El cielo parece estar más cerca; te asomas por la ventana, y mientras el viento mañanero te da en la cara, ves al tiempo pasar despacito por la calle de abajo -carga con sus maletas llenas de cosas que no importan-.
No llueve, pero enormes bolas de agua se congelan antes de golpearte -una nube sobre tu cabeza-. Y entonces ocurre. Te preguntas: ¿tanto he dormido?
Fuiste, sin duda, la noche más larga de mi vida. No lo niego... dormí como nadie, soñé como nadie y desperté siendo nadie.
No es nada extraño. Me lo esperaba. Gasté demasiado tiempo libre que no tenía en palabras disfrazadas de mentira. Y todo -ay, todo...- fue por creer que dormir es lo único que se hace por las noches.
Sólo quiero ser. Ser simplemente. Ser sin más. Ser. Ser como una hoja diminuta. Una hoja diminuta que desde siempre encontró su lugar entre las ramas de un árbol. Un árbol que sólo la dejará ir el día que se sienta amarilla y con ganas de morir. Entonces la hoja, muriendo, encuentra también su sitio entre las demás hojas del suelo. Encajando entre ellas como los engranajes de mi reloj. De mi reloj cuando marcaba la hora maldita en que decidí ir a dormir.
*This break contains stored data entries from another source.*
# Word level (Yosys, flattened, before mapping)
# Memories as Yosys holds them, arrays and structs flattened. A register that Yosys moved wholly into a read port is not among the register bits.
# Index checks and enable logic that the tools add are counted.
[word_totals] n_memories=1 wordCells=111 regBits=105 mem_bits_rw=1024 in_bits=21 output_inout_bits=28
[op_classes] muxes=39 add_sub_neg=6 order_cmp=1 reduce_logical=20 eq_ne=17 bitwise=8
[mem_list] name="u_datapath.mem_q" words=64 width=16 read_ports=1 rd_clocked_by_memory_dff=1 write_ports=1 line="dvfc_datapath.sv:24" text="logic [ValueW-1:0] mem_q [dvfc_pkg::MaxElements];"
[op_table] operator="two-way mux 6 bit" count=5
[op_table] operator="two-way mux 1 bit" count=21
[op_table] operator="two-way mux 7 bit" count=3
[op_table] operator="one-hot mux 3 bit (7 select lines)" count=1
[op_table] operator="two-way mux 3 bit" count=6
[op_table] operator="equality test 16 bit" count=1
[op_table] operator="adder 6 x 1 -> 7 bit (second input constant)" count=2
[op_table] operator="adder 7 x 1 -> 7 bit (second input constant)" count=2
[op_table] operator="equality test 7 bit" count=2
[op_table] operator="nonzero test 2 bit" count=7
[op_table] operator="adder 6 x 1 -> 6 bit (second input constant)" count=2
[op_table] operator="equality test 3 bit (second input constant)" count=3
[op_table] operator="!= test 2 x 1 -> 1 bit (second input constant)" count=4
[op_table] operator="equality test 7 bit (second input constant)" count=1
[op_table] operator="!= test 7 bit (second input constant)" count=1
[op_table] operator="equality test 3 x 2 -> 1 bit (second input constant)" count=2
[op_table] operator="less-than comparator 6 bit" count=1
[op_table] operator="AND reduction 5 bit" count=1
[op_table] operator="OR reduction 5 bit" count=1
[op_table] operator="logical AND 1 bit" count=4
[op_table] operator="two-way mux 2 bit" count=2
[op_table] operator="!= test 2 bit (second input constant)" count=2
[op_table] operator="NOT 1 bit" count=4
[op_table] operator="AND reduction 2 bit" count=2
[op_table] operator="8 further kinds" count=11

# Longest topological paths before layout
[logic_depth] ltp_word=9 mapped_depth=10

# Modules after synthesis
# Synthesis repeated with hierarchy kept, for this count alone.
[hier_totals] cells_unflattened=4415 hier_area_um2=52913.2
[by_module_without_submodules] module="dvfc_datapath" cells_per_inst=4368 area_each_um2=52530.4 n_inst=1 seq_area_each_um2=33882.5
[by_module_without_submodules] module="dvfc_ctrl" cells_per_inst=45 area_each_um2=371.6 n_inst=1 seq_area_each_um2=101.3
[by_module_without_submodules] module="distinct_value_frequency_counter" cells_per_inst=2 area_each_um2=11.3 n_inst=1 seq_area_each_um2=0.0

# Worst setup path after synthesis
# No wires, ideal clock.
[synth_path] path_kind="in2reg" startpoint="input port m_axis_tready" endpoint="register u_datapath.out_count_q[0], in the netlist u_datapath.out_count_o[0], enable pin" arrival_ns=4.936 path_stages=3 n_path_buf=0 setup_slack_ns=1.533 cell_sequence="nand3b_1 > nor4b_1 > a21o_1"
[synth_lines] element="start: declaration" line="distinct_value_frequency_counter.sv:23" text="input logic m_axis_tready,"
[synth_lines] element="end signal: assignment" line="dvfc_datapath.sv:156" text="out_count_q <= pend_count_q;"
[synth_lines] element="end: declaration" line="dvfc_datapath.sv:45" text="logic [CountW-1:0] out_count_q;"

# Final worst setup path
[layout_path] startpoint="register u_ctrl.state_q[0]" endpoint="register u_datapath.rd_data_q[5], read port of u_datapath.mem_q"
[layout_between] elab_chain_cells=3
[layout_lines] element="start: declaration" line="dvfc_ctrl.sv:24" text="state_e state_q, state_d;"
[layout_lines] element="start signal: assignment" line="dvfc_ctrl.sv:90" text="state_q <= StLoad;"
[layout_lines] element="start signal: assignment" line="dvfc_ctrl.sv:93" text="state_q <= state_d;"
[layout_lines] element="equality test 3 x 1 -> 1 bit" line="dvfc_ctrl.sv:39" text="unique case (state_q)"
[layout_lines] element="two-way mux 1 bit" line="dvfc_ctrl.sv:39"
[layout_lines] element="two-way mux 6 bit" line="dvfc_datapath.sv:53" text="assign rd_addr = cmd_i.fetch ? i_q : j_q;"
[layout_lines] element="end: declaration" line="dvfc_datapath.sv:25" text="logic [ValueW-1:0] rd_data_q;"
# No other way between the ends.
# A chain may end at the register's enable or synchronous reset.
Buena noche, cariño. Buena noche. ¡Buena noche! Y al despertar, recuerdame lo que eras, mientras lo olvidas tú. Resultó que esa noche, ni la luna quiso salir.
Para despertar, primero hay que dormir... así como para que te quieran, primero debes querer; y después: dejar que te quieran.
Os quiero, a todos. A ti también. Lo quiero todo. Karen.